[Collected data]
==================================================
Source: an optimization exercise on an open RTL-to-GDS flow (aim: small area). Production flows keep margins and buffers that such runs may drop.
Only simulation tests tie the RTL to the original design; equivalence was not proved.

==> flow/design.v (excerpt) <==
module DgLk_LockChannel (
    input  wire        i_clkp,
    input  wire        i_rstn,
    input  wire [15:0] i_a0,      
    input  wire [15:0] i_adc,     
    input  wire [15:0] i_rt,      
    input  wire [15:0] i_k0,      
    input  wire [15:0] i_k1,      
    input  wire [15:0] i_k2,      
    input  wire [4:0]  i_shift,   
    input  wire [31:0] i_min,     
    input  wire [31:0] i_max,     
    output wire [15:0] o_filt,    
    output wire [31:0] o_ut       
);
Size in the first run: about 220 I/O pins, ~52000 um^2 of cells after synthesis.
Settings: LEC_CHECK=0, CAP_MARGIN=5, CORE_MARGIN=2, CORE_UTILIZATION=60, CTS_BUF_LIST=sky130_fd_sc_hd__clkbuf_8, PLACE_DENSITY=0.7, SLEW_MARGIN=5, SYNTH_HIERARCHICAL=1, SYNTH_MINIMUM_KEEP_SIZE=0; clock period 5.5 ns.
standard.sh (not shown) runs the stock make flow with config.mk's settings and CLKGATE_MAP_FILE= SYNTH_SCRIPT=/design/flow/synth_recipe.tcl, a recipe that flattens the netlist after the stock synthesis.
==> flow/flow/run.sh <==
#!/bin/bash
# Layout with the standard flow (standard.sh, unchanged synthesis), plus:
#  - ports buffered with the smallest buffer instead of the default delay cell,
#  - power recovery after global routing, which sizes down gates off the critical paths.
# Each tool's output is in orfs/logs/; make's own output goes to flow_make.log here.
set -euo pipefail
bash standard.sh \
  "BUFFER_PORTS_ARGS=-buffer_cell sky130_fd_sc_hd__buf_1" \
  RECOVER_POWER=100 \
  finish > flow_make.log 2>&1
The baseline reached the layout checks and failed them: max-capacitance violations, max-slew violations.
This is an optimization exercise on Yosys and OpenROAD, whose aim is small area, a short achievable clock period and few clock cycles, not a production implementation. At most, simulation tests tie the RTL to the original design; equivalence was not proved. The clock input has no modelled driver; a real chip could not lean on it and would need a root buffer or a full tree. Power is estimated from default activity; no workload was simulated.

Setup of the previous run:
==> flow/design.v <==
`timescale 1ns / 1ps
module day3_part2_top( clk, rst, rom_addr, rom_data, sum, done );
    input clk;
    input rst;
    output [13:0] rom_addr;
    input [7:0] rom_data;
    output [31:0] sum;
    output done;
    reg [13:0] addr;
    reg        pz;          
    reg [1:0]  line;        
    reg [52:1] seen1;
    reg [52:1] seen2;
    reg        clr;         
    reg [5:0]  d;           
    reg        found;       
    reg        got;         
    reg [5:0]  sum_lo;
    reg        carry;
    reg [11:0] sum_hi;
    reg        int_done;
    wire [5:0] v = rom_data[5:0];
    wire zero = (v == 6'd0);
    wire eol = zero & ~pz;                        
    wire last = eol & (line == 2'd2);             
    wire [63:0] onehot = 64'd1 << v;
    wire [52:1] hit = onehot[52:1];
    assign rom_addr = addr;
    assign sum = {14'd0, sum_hi, sum_lo};
    assign done = int_done;
    always @(posedge clk) begin
        addr <= rst ? 14'd0 : addr + 14'd1;
        pz <= zero;
        d <= v;
        if (rst)
            line <= 2'd0;
        else if (eol)
            line <= last ? 2'd0 : line + 2'd1;
        clr <= rst | last;
        seen1 <= (clr ? 52'd0 : seen1) | (hit & {52{line == 2'd0}});
        seen2 <= (clr ? 52'd0 : seen2) | (hit & seen1 & {52{line == 2'd1}});
        found <= ~rst & ~int_done & (line == 2'd2) & (|(hit & seen2));
        got <= ~rst & ~clr & (got | found);
        if (rst) begin
            sum_lo <= 6'd0;
            carry <= 1'b0;
            sum_hi <= 12'd0;
        end else begin
            if (found & ~got)
                {carry, sum_lo} <= {1'b0, sum_lo} + {1'b0, d};
            else
                carry <= 1'b0;
            sum_hi <= sum_hi + {11'd0, carry};
        end
        int_done <= ~rst & (int_done | (zero & pz));
    end
endmodule
Settings: LEC_CHECK=0, ABC_CLOCK_PERIOD_IN_PS=1800, CAP_MARGIN=20, CORE_MARGIN=2, CORE_UTILIZATION=40, CTS_BUF_LIST=sky130_fd_sc_hd__clkbuf_8, CTS_CLUSTER_DIAMETER=60, CTS_CLUSTER_SIZE=30, SETUP_SLACK_MARGIN=2.2, SLEW_MARGIN=20; clock period 4.0 ns.
run.sh (not shown) runs the stock make flow with config.mk's settings and CLKGATE_MAP_FILE= SYNTH_SCRIPT=/design/flow/synth_recipe.tcl, a recipe that flattens the netlist after the stock synthesis.
Edits applied to the flow inputs when going from the previous run to the current run:
==> flow/design.v <==
`timescale 1ns / 1ps
module day3_part2_top( clk, rst, rom_addr, rom_data, sum, done );
    input clk;
    input rst;
    output [13:0] rom_addr;
    input [7:0] rom_data;
    output [31:0] sum;
    output done;
    reg [13:0] addr;
    reg        pz;          
    reg [1:0]  line;        
    reg [52:1] seen1;
    reg [52:1] seen2;
    reg        keep1a;      
    reg        keep1b;      
    reg        keep2a;      
    reg        keep2b;      
    reg [5:0]  badge;
    reg        add;         
    reg [5:0]  sum_lo;
    reg        carry;
    reg [11:0] sum_hi;
    reg        fin;         
    reg        int_done;
    wire [5:0] v = rom_data[5:0];
    wire zero = (v == 6'd0);
    wire eol = zero & ~pz;                        
    wire last = eol & (line == 2'd2);             
    wire [63:0] onehot = 64'd1 << v;
    wire [52:1] hit = onehot[52:1];
    wire [52:1] keep1 = {{26{keep1b}}, {26{keep1a}}};
    wire [52:1] keep2 = {{26{keep2b}}, {26{keep2a}}};
    reg [5:0] enc;
    integer i;
    always @(*) begin
        enc = 6'd0;
        for (i = 1; i <= 52; i = i + 1)
            if (seen1[i]) enc = enc | i[5:0];
    end
    assign rom_addr = addr;
    assign sum = {14'd0, sum_hi, sum_lo};
    assign done = int_done;
    always @(posedge clk) begin
        addr <= rst ? 14'd0 : addr + 14'd1;
        pz <= zero;
        if (rst)
            line <= 2'd0;
        else if (eol)
            line <= last ? 2'd0 : line + 2'd1;
        keep1a <= ~rst & ~(eol & (line != 2'd0));
        keep1b <= ~rst & ~(eol & line[0]) & ~last;
        keep2a <= ~rst & ~last;
        keep2b <= ~rst & ~(eol & ~line[0]);
        seen1 <= (seen1 & keep1)
               | (hit & (line == 2'd0 ? {52{1'b1}} : line == 2'd2 ? seen2 : 52'd0));
        seen2 <= (seen2 & keep2) | (hit & (line == 2'd1 ? seen1 : 52'd0));
        badge <= enc;
        add <= ~rst & last & ~int_done;
        if (rst) begin
            sum_lo <= 6'd0;
            carry <= 1'b0;
            sum_hi <= 12'd0;
        end else begin
            if (add)
                {carry, sum_lo} <= {1'b0, sum_lo} + {1'b0, badge};
            else
                carry <= 1'b0;
            sum_hi <= sum_hi + {11'd0, carry};
        end
        fin <= ~rst & zero & pz;
        int_done <= ~rst & (int_done | fin);
    end
endmodule
--- outcome ---
No stage failed in the current run, and the final checks on the layout all came back clean. The higher number of placed cells counting well taps of the current run and the previous run is in the previous run. When the current run is measured against the previous run, its detail-routed net length per standard cell turns out 11% higher. [the current run vs the previous run] synthesized area: higher in the current run. For the current run, the highest-delay cell along the critical path was nor3b_2, unlike the previous run, where it was or4_1. Compared with the previous run, the current run ends up with less cell area. For post-CTS setup buffer count, dividing the value from the previous run by the value from the current run gives 1.10. [compare] base=the previous run new=the current run: biggest fanout along the worst timing path higher; clock network fraction of design power went up by 4.1 points.
No run of this note included a check of the RTL's function; only the layout flow was run.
==================================================
Exercise aim: In the data above, find each line that has the word "badge" and copy it out.

Problem solution:
    reg [5:0]  badge;
        badge <= enc;
                {carry, sum_lo} <= {1'b0, sum_lo} + {1'b0, badge};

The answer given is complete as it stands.